As I mused upon the flashing emergency lights on the climate action van that seemed a bit excessive and unnecessary, it occurred to me people can have a similar view concerning our sin. All this talk about the dangers of sin do not hit home because it does not seem like an emergency or dangerous at all, like when Adam ate the forbidden fruit. Life went on. Because our sinfulness is as natural to our flesh as breathing, eating and sleeping, even Christians may not see how deadly and destructive it truly is. People who are not comfortable in their own skin can be very comfortable in sin due to familiarity with it; it is naturally part of us and intrinsic to our character, attitude and outlook. In a sermon I preached on Judges 19, God's word lays the grotesque ugliness of sin bare for all to see to the end we might identify with the sinners rather than painting ourselves as innocent victims. All have sinned, and God's desire is for all to repent, receive forgiveness and new life.
In year 9, a classmate and I was tasked to contact Greenpeace, an organisation that at the time was highly publicised for their efforts to "save the whales." In the naivete of my youth, I was a bit taken aback by the rather militant and aggressive fellow who cursed us on the phone when he sensed disrespect by a comment made by my classmate. I assumed people who care for the planet and whales must have a gentle and kind disposition to callers, when he was a regular person like everyone else--someone who feels frustration and anger when his time is being wasted by young punks or when his cause is not taken nearly as seriously as it should. I imagine the man felt quite justified to give us a piece of his mind since we called him, and it is shockingly easy for all people--Christians included--to justify what God identifies as sin due to offence or how we feel. I once though I was free of guilt because I avoided overt sins like cursing, but when I began to understand that being unloving is a sin, I realised I was in deep trouble.

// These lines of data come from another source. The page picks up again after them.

`src/rtl/tdc_pkg.sv`:
```
// Shared definitions for the tapped-delay-line capture block:
// controller state encoding, flush length and count-width helper.
package tdc_pkg;

  typedef enum logic [1:0] {
    IDLE   = 2'd0,
    FLUSH  = 2'd1,
    ACCUM  = 2'd2,
    REPORT = 2'd3
  } state_t;

  // Two synchroniser flops plus the registered popcount stage.
  localparam int FLUSH_CYCLES = 3;

  // Bits needed to hold a ones-count of 0..n_taps inclusive.
  function automatic int count_w(input int n_taps);
    return $clog2(n_taps + 1);
  endfunction

endpackage

```
`src/rtl/tdc_popcount.sv`:
```
// One delay-line channel: counts set taps (order-independent, so bubbles
// in the thermometer code do not matter) and registers the result.
module tdc_popcount
  import tdc_pkg::*;
#(
  parameter int N_TAPS = 16,
  parameter int CW     = count_w(N_TAPS)
) (
  input  logic              clk,
  input  logic              rst,
  input  logic [N_TAPS-1:0] i_word,
  output logic [CW-1:0]     o_count
);

  logic [CW-1:0] w_ones;
  logic [CW-1:0] r_count;

  // Sum the individual tap bits.
  always_comb begin
    w_ones = '0;
    for (int i = 0; i < N_TAPS; i++) begin
      w_ones = w_ones + CW'(i_word[i]);
    end
  end

  // Register the count so the adder tree is isolated from the accumulators.
  always_ff @(posedge clk or posedge rst) begin
    if (rst) r_count <= '0;
    else     r_count <= w_ones;
  end

  assign o_count = r_count;

endmodule

```
`src/rtl/tdc_capture.sv`:
```
// Multi-channel TDC capture: synchronises raw tap levels, converts them to
// counts, accumulates 2^ACC_LOG2 samples per channel (sum/min/max) and then
// reports one result word per channel over a valid/ready handshake.
module tdc_capture
  import tdc_pkg::*;
#(
  parameter  int N_TAPS   = 16,
  parameter  int N_CH     = 2,
  parameter  int ACC_LOG2 = 3,
  localparam int CW       = count_w(N_TAPS),
  localparam int CHW      = (N_CH > 1) ? $clog2(N_CH) : 1
) (
  input  logic                   clk,
  input  logic                   rst,
  input  logic [N_CH*N_TAPS-1:0] taps,
  input  logic                   start,
  output logic                   busy,
  output logic                   res_valid,
  input  logic                   res_ready,
  output logic [CHW-1:0]         res_ch,
  output logic [CW-1:0]          res_avg,
  output logic [CW-1:0]          res_min,
  output logic [CW-1:0]          res_max
);

  localparam int             SW         = CW + ACC_LOG2;
  localparam logic [7:0]     FLUSH_LAST = 8'(FLUSH_CYCLES - 1);
  localparam logic [7:0]     ACC_LAST   = 8'((1 << ACC_LOG2) - 1);
  localparam logic [CHW-1:0] CH_LAST    = CHW'(N_CH - 1);

  logic [N_CH*N_TAPS-1:0] r_sync_p0;
  logic [N_CH*N_TAPS-1:0] r_sync_p1;
  logic [CW-1:0]          w_cnt [N_CH];

  state_t         r_state;
  state_t         w_next;
  logic [7:0]     r_cnt;
  logic [CHW-1:0] r_ch;
  logic           w_xfer;

  logic [SW-1:0] r_sum [N_CH];
  logic [CW-1:0] r_min [N_CH];
  logic [CW-1:0] r_max [N_CH];
  logic [SW-1:0] w_shift;

  // Two-flop synchroniser on every tap bit; taps are asynchronous to clk.
  always_ff @(posedge clk or posedge rst) begin
    if (rst) begin
      r_sync_p0 <= '0;
      r_sync_p1 <= '0;
    end else begin
      r_sync_p0 <= taps;
      r_sync_p1 <= r_sync_p0;
    end
  end

  for (genvar c = 0; c < N_CH; c++) begin : g_ch
    tdc_popcount #(
      .N_TAPS (N_TAPS),
      .CW     (CW)
    ) u_popcount (
      .clk     (clk),
      .rst     (rst),
      .i_word  (r_sync_p1[c*N_TAPS +: N_TAPS]),
      .o_count (w_cnt[c])
    );
  end

  assign w_xfer = (r_state == REPORT) && res_ready;

  // Controller state register.
  always_ff @(posedge clk or posedge rst) begin
    if (rst) r_state <= IDLE;
    else     r_state <= w_next;
  end

  // Next-state decode: start only counts in IDLE; phases end on cycle counts.
  always_comb begin
    w_next = r_state;
    unique case (r_state)
      IDLE:    if (start) w_next = FLUSH;
      FLUSH:   if (r_cnt == FLUSH_LAST) w_next = ACCUM;
      ACCUM:   if (r_cnt == ACC_LAST) w_next = REPORT;
      REPORT:  if (w_xfer && (r_ch == CH_LAST)) w_next = IDLE;
      default: w_next = IDLE;
    endcase
  end

  // Phase cycle counter restarts at every state change.
  always_ff @(posedge clk or posedge rst) begin
    if (rst)                                       r_cnt <= '0;
    else if ((w_next != r_state) || (r_state == IDLE)) r_cnt <= '0;
    else                                           r_cnt <= r_cnt + 8'd1;
  end

  // Report channel pointer advances on each accepted result word.
  always_ff @(posedge clk or posedge rst) begin
    if (rst)                                 r_ch <= '0;
    else if (r_state != REPORT)              r_ch <= '0;
    else if (w_xfer && (r_ch == CH_LAST))    r_ch <= '0;
    else if (w_xfer)                         r_ch <= r_ch + CHW'(1);
  end

  // Per-channel statistics: cleared while flushing, updated once per ACCUM cycle.
  always_ff @(posedge clk or posedge rst) begin
    if (rst) begin
      for (int c = 0; c < N_CH; c++) begin
        r_sum[c] <= '0;
        r_min[c] <= '0;
        r_max[c] <= '0;
      end
    end else if (r_state == FLUSH) begin
      for (int c = 0; c < N_CH; c++) begin
        r_sum[c] <= '0;
        r_min[c] <= '1;
        r_max[c] <= '0;
      end
    end else if (r_state == ACCUM) begin
      for (int c = 0; c < N_CH; c++) begin
        r_sum[c] <= r_sum[c] + SW'(w_cnt[c]);
        if (w_cnt[c] < r_min[c]) r_min[c] <= w_cnt[c];
        if (w_cnt[c] > r_max[c]) r_max[c] <= w_cnt[c];
      end
    end
  end

  // Result mux; everything reads zero outside REPORT.
  always_comb begin
    w_shift   = r_sum[r_ch] >> ACC_LOG2;
    res_valid = (r_state == REPORT);
    busy      = (r_state != IDLE);
    res_ch    = '0;
    res_avg   = '0;
    res_min   = '0;
    res_max   = '0;
    if (r_state == REPORT) begin
      res_ch  = r_ch;
      res_avg = w_shift[CW-1:0];
      res_min = r_min[r_ch];
      res_max = r_max[r_ch];
    end
  end

endmodule

```
`config.mk`:
```
export PLATFORM = sky130hd
export DESIGN_NAME = tdc_capture
export DESIGN_NICKNAME = d
export VERILOG_FILES = /design/src/rtl/tdc_pkg.sv /design/src/rtl/tdc_popcount.sv /design/src/rtl/tdc_capture.sv
export SDC_FILE = /design/constraint.sdc
export NUM_CORES = 1
export LEC_CHECK = 0
export CAP_MARGIN = 20
export CORE_MARGIN = 2
export CORE_UTILIZATION = 40
export CTS_CLUSTER_SIZE = 28
export DETAILED_ROUTE_END_ITERATION = 10
export GPL_TIMING_DRIVEN = 1
export PLACE_DENSITY = 0.66
export SETUP_SLACK_MARGIN = 0.4
export SYNTH_ARGS = -nofsm -noshare
export SYNTH_HDL_FRONTEND = slang
export SYNTH_SLANG_ARGS = --single-unit
```
`constraint.sdc`:
```
create_clock -name clk -period 5.6 [get_ports clk]
set_clock_uncertainty 0.1 [all_clocks]
set_input_delay 1.12 -clock clk [delete_from_list [all_inputs] [get_ports clk]]
set_output_delay 1.12 -clock clk [all_outputs]
set_load 0.005 [all_outputs]
```
After elaboration in Yosys (flattened, before gate mapping) --
Cells that the tools add are included.
Storage, ports and cells: register bits 121, input port bits 36
Operators by class: $add $sub $neg 34, order comparisons 5, equal/unequal tests 7, multiplexer cells 32, bitwise gates (word level) 1, reduce and logical (&&, ||, !) cells 15
Operators by type and width (number):
- 5-bit by 1-bit adder with 5-bit output | 28
- 5-bit two-way mux | 13
- 10-bit two-way mux | 4
- 16-bit two-way mux | 2
- 8-bit two-way mux | 4
- 8-bit by 5-bit adder with 8-bit output | 2
- 2-bit nonzero test | 6
- 5-bit > comparator | 2
- 5-bit less-than comparator | 2
- 8-bit by 1-bit adder with 8-bit output (second input constant) | 1
- 8-bit by 2-bit == test with 1-bit output (second input constant) | 1
- 8-bit by 3-bit == test with 1-bit output (second input constant) | 1
- 2-bit two-way mux | 4
- 2-bit one-hot mux with 4 select lines | 1
- 2-bit AND reduction | 4
- 1-bit by 1-bit adder with 2-bit output | 2
- 2-bit == test (second input constant) | 2
- 1-bit two-way mux | 4
- 3-bit nonzero test | 1
- 2-bit by 1-bit == test with 1-bit output (second input constant) | 1
- 2-bit greater-or-equal comparator (second input constant) | 1
- 1-bit logical AND | 2
- 2-bit logical NOT | 1
- 2-bit != test | 1
- 4 further kinds | 4

Logic depth before layout (Yosys ltp) --
depth in word-level cells 15, depth in mapped cells 13

Cells and area by module --
From an unflattened synthesis, not the netlist that was laid out.
Second synthesis, totals: cells, all modules 538, area, all modules 6109.6 sq um
By module, submodules not included:
- tdc_capture | instances 1, cells each 432, area each 5036.1 sq um, seq. area each 2777.7 sq um
- tdc_popcount | instances 2, cells each 53, area each 536.8 sq um, seq. area each 125.1 sq um

Worst setup path after synthesis --
Ideal clock, no wire load.
kind reg-to-reg, from register r_sync_p1[16], to register g_ch[1].u_popcount.r_count[4], arrival 3.634 ns, data required time 5.436 ns, setup slack 1.801 ns, cell stages (with the launch flop) 13, path buffers 0, period minus slack after synthesis 3.799 ns, path through dfrtp_1 -> ha_1 -> inv_1 -> fa_1 -> inv_1 -> fa_1 -> fa_1 -> inv_1 -> fa_1 -> fa_1 -> fa_1 -> nor2b_1 -> o21a_1
On the way: word-level cells in the longest chain between the ends 15
RTL lines:
- from (decl) | RTL line tdc_capture.sv:32 | logic [N_CH*N_TAPS-1:0] r_sync_p1;
- from (signal assigned) | RTL line tdc_capture.sv:53 | r_sync_p1 <= r_sync_p0;
- 1-bit by 1-bit adder with 2-bit output | RTL line tdc_popcount.sv:22 | w_ones = w_ones + CW'(i_word[i]);
- 5-bit by 1-bit adder with 5-bit output (14 in series) | RTL line tdc_popcount.sv:22
- named net g_ch[1].u_popcount.w_ones[4] | RTL line tdc_popcount.sv:15 | logic [CW-1:0] w_ones;
- to (signal assigned) | RTL line tdc_popcount.sv:29 | else r_count <= w_ones;
- to (decl) | RTL line tdc_popcount.sv:16 | logic [CW-1:0] r_count;
The timed path passes the listed nets, and every way through them passes these cells. A chain may end at the register's enable or synchronous reset.

Worst setup path after layout --
Ends and elaborated chain as after synthesis.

Often we must experience negative symptoms before we will go to a doctor, and then we must receive a dire diagnosis before we will take our heath, treatments, diet and exercise as seriously as we should. In a similar way, we need the word of God and the Holy Spirit to shine a light upon our sin with conviction and be brought to a place of broken desperation for forgiveness and restoration. We need to realise the spiritual and personal emergency sin truly is--worse than a cancer or heart attack--because it has eternal implications. Years ago I recall an ambulance with flashing lights and siren that was transporting a patient suffering a life-threatening emergency. The light was red, and the driver of the car blocking the ambulance wasn't sure if it was ok to run the red light to make way to allow the ambulance to pass through the intersection. As the fellow remained still, the ambulance driver shouted through a megaphone: "Get out of the way before my patient dies!" This is the sort of intensity we ought to have concerning our sin, for it is a spiritual emergency that requires divine forgiveness, healing and restoration. Praise be to God 1 John 1:9 is the truth for Christians: "If we
confess our sins, He is faithful and just to forgive us our sins and to
cleanse us from all unrighteousness."